And now my boy's in love. All hearts and flowers. But, doesn't it freak you out that she used to change your diapers? I mean, when you think about it, the first woman you boned is the closest thing you've ever had to a mother. Doing your mom and trying to kill your dad. Hm. There should be a play.

Angelus ,'Damage'


The Great Write Way  

A place for Buffistas to discuss, beta and otherwise deal and dish on their non-fan fiction projects.


Jesse - Sep 08, 2004 5:39:18 pm PDT #6474 of 10001
Sometimes I trip on how happy we could be.

I've been reading mystery anthologies a bit recently, and the stories are often very divergent from the "standard" mystery format.


Susan W. - Sep 08, 2004 9:06:21 pm PDT #6475 of 10001
Good Trouble and Righteous Fights

I have now had two people tell me the following sentences are unclear to them:

The stable-turned-hospital was small and half-empty. They had seen little action of late, and the dry heat of summer, though uncomfortable, offered a respite from the contagion that often followed the army.

To me, as long as you've read the two pages before it and know that the viewpoint character is in an army, it's completely 100% obvious what I'm trying to say. The second sentence explains, as plain as day, why there aren't many patients in the hospital. What am I missing here?

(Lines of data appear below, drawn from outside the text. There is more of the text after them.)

==> inputs of run H <==
==> flow/design.v (excerpt) <==
module gemm_mem(
  input wire clk,
  input wire rst,
  input wire out_rdy,
  input wire v0__read_req_rdy,
  input wire [31:0] v0__read_resp,
  input wire v0__read_resp_vld,
  input wire v0__write_completion_vld,
  input wire v0__write_req_rdy,
  input wire [31:0] v0_in,
  input wire v0_in_vld,
  input wire v1__read_req_rdy,
  input wire [31:0] v1__read_resp,
  input wire v1__read_resp_vld,
  input wire v1__write_completion_vld,
  input wire v1__write_req_rdy,
  input wire [31:0] v1_in,
  input wire v1_in_vld,
  input wire [31:0] C_rd_data,
  output wire [31:0] out,
  output wire out_vld,
  output wire [3:0] v0__read_req,
  output wire v0__read_req_vld,
  output wire v0__read_resp_rdy,
  output wire v0__write_completion_rdy,
  output wire [35:0] v0__write_req,
  output wire v0__write_req_vld,
  output wire v0_in_rdy,
  output wire [3:0] v1__read_req,
  output wire v1__read_req_vld,
  output wire v1__read_resp_rdy,
  output wire v1__write_completion_rdy,
  output wire [35:0] v1__write_req,
  output wire v1__write_req_vld,
  output wire v1_in_rdy,
  output wire [3:0] C_rd_addr,
  output wire C_rd_en,
  output wire [3:0] C_wr_addr,
  output wire [31:0] C_wr_data,
  output wire C_wr_en
);
  function automatic [31:0] smul32b_32b_x_32b (input reg [31:0] lhs, input reg [31:0] rhs);
    reg signed [31:0] signed_lhs;
    reg signed [31:0] signed_rhs;
    reg signed [31:0] signed_result;
    begin
      signed_lhs = $signed(lhs);
      signed_rhs = $signed(rhs);
      signed_result = signed_lhs * signed_rhs;
      smul32b_32b_x_32b = $unsigned(signed_result);
    end
  endfunction
  wire [31:0] literal_11959 = 32'h0000_0000;
  wire [31:0] literal_11836 = 32'h0000_0000;
  wire [31:0] literal_11840 = 32'h0000_0000;
  wire [7:0] literal_11493;
  assign literal_11493 = {2'h0, 2'h3, 2'h2, 2'h1};
  reg ____for_5__last_iter_broke;
  reg ____for_4__last_iter_broke;
  reg ____for_2__last_iter_broke;
  reg ____for_3__last_iter_broke;
  reg [2:0] ____for_5_k;
  reg ____for_6__last_iter_broke;
  reg ____for_1__last_iter_broke;
  reg [2:0] ____for_4_j;
  reg [4:0] ____for_2__i;
  reg [2:0] ____for_3_i;
  reg [1:0] __this;
  reg [4:0] ____for_6__i;
  ...
clock: 6.57 ns
lec_check: 0
abc_area: 1
cap_margin: 20
core_margin: 2
core_utilization: 72
place_density_lb_addon: 0.04
setup_slack_margin: 1.9
slew_margin: 20
run.sh (not shown) runs the stock make flow with config.mk's settings and CLKGATE_MAP_FILE=.
==> run X: changes against run H <==
Settings changed: CORE_UTILIZATION 72 to 68, PLACE_DENSITY set to 0.35, PLACE_DENSITY_LB_ADDON 0.04 to not set, SETUP_SLACK_MARGIN 1.9 to not set.
==> flow/constraint.sdc (replaced) <==
create_clock -name core_clock -period 5.41 [get_ports {clk}]
set_input_delay 1.0820 -clock core_clock [delete_from_list [all_inputs] [get_ports {clk}]]
set_output_delay 1.0820 -clock core_clock [all_outputs]
set_load 0.01 [all_outputs]
==> results <==
quantity	run H	run X
Yosys top cell area share	27.2%	27.2%
Sum of net half-perimeters after detailed placement	70,600 microns	73,000 microns
Chip Footprint	43,500 sq um	46,000 sq um
Setup Fix Bufs, Post-CTS	48	30
CTS H-Tree Depth	1	1
EDFF count, synth	0	0
Die W	209 microns	215 microns
RD Place Congestion	0.949	0.985
Count of placed standard cells including taps	4,965	5,178
Core region area	41,100 sq um	43,900 sq um
Floorplan core density	73.3%	68.6%
Area after DPL	34,700 sq um	36,100 sq um
Pre-CTS setup slack	-0.202 ns	-1.13 ns
Floorplan die height	209 microns	215 microns
Post-cts gate resize count	216	163
Simple-Gate Fraction of Synth Area	19.2%	19.2%
Result of the run	did not finish	complete, but fails checks
Last stage reached	global routing	-
Reasons for failing layout checks	-	negative setup slack
Rows	74	77

---

==> inputs of run a <==
gemm_mem again, from the RTL that the note above started with.
Settings: LEC_CHECK=0, ABC_AREA=1, CAP_MARGIN=35, CELL_PAD_IN_SITES_DETAIL_PLACEMENT=1, CELL_PAD_IN_SITES_GLOBAL_PLACEMENT=1, CORE_MARGIN=4, CORE_UTILIZATION=62, CTS_CLUSTER_DIAMETER=112, GPL_TIMING_DRIVEN=1, MIN_ROUTING_LAYER=met1, PLACE_DENSITY_LB_ADDON=0.1, SLEW_MARGIN=30, TNS_END_PERCENT=90; clock period 8.85 ns.
==> inputs of run b, as changes to run a <==
Settings changed: ABC_AREA 1 to not set, CAP_MARGIN 35 to 20, CELL_PAD_IN_SITES_DETAIL_PLACEMENT 1 to not set, CELL_PAD_IN_SITES_GLOBAL_PLACEMENT 1 to not set, CORE_MARGIN 4 to 2, CORE_UTILIZATION 62 to 40, CTS_CLUSTER_DIAMETER 112 to not set, GPL_TIMING_DRIVEN 1 to not set, MIN_ROUTING_LAYER met1 to not set, PLACE_DENSITY_LB_ADDON 0.1 to not set, SLEW_MARGIN 30 to 20, TNS_END_PERCENT 90 to not set.
==> flow/constraint.sdc (replaced) <==
create_clock -name core_clock -period 9.0 [get_ports {clk}]
set_input_delay 1.8000 -clock core_clock [delete_from_list [all_inputs] [get_ports {clk}]]
set_output_delay 1.8000 -clock core_clock [all_outputs]
set_load 0.01 [all_outputs]
==> inputs of run c, as changes to run a <==
Settings changed: CAP_MARGIN 35 to 20, CELL_PAD_IN_SITES_DETAIL_PLACEMENT 1 to not set, CELL_PAD_IN_SITES_GLOBAL_PLACEMENT 1 to not set, CORE_MARGIN 4 to 2, CORE_UTILIZATION 62 to 72, CTS_CLUSTER_DIAMETER 112 to not set, GPL_TIMING_DRIVEN 1 to not set, MIN_ROUTING_LAYER met1 to not set, PLACE_DENSITY set to 0.79, PLACE_DENSITY_LB_ADDON 0.1 to not set, SLEW_MARGIN 30 to 20, TNS_END_PERCENT 90 to not set.
==> flow/constraint.sdc (replaced) <==
create_clock -name core_clock -period 6.25 [get_ports {clk}]
set_input_delay 1.2500 -clock core_clock [delete_from_list [all_inputs] [get_ports {clk}]]
set_output_delay 1.2500 -clock core_clock [all_outputs]
set_load 0.01 [all_outputs]
==> inputs of run d, as changes to run a <==
Settings changed: ABC_AREA 1 to not set, CAP_MARGIN 35 to 20, CELL_PAD_IN_SITES_DETAIL_PLACEMENT 1 to not set, CELL_PAD_IN_SITES_GLOBAL_PLACEMENT 1 to not set, CORE_MARGIN 4 to 2, CORE_UTILIZATION 62 to 27, CTS_CLUSTER_DIAMETER 112 to not set, GPL_TIMING_DRIVEN 1 to not set, MIN_ROUTING_LAYER met1 to not set, PLACE_DENSITY_LB_ADDON 0.1 to not set, SLEW_MARGIN 30 to 20, TNS_END_PERCENT 90 to not set.
==> flow/constraint.sdc (replaced) <==
create_clock -name core_clock -period 7.78 [get_ports {clk}]
set_input_delay 1.5560 -clock core_clock [delete_from_list [all_inputs] [get_ports {clk}]]
set_output_delay 1.5560 -clock core_clock [all_outputs]
set_load 0.01 [all_outputs]
==> summary of the runs <==
In hold slack, run d and run b hardly differ.
Against run b, the core utilization of run d is lower by 15 points.
Against run b, the synthesized area of run a is higher by 4.7%.
Between run d and run b, the lower fmax is in run b (gap 3.4%, measured against run b).
Against run d, the cell area of run b is smaller by about 2.4%.
Between run b and run d, the lower sequential share of layout area is in run d (gap 0.35 points).
In run b the clock power is lower than in run d, by 19%.
Run d completed without violations. Run b completed without violations. Run c never finished: it broke off in global routing (5_1_grt). Run a stopped in global placement (3_3_place_gp) on FLW-0024.
In run d the via count is higher than in run b, by about 0.9%.
Power is estimated from default activity; no workload was simulated.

Polter-Cow - Sep 08, 2004 9:08:48 pm PDT #6476 of 10001
What else besides ramen can you scoop? YOU CAN SCOOP THIS WORLD FROM DARKNESS!

Uh, I hadn't read any pages and I got it. There was a stable, and it was like a hospital, and there weren't a lot of people being shot and in the hospital, and the summer was hot, and somehow the heat kept disease from spreading and thus people weren't sick and in the hospital.


§ ita § - Sep 08, 2004 9:21:38 pm PDT #6477 of 10001
Well not canonically, no, but this is transformative fiction.

I think my confusion would be wondering how the heat prevented disease from spreading. There's a little vagueness with the "They" at the start of the second sentence, but I'm assuming that when it's in context, it's not unclear at all.

Yeah -- it would be the cause and effect of heat and no contagion that would be my suspicion of unclearness.


Polter-Cow - Sep 08, 2004 9:27:07 pm PDT #6478 of 10001
What else besides ramen can you scoop? YOU CAN SCOOP THIS WORLD FROM DARKNESS!

Okay, I'm glad ita didn't get it either. I thought that was something I should have known about, but yeah, if you assume the reader understands that, you're, uh, wrong.


Susan W. - Sep 08, 2004 9:27:42 pm PDT #6479 of 10001
Good Trouble and Righteous Fights

Hmm. Maybe I should change it to something like, "The army had seen little action lately, and summer rarely was as sickly a season as the cold, wet winters, so the stable-turned-hospital was half empty."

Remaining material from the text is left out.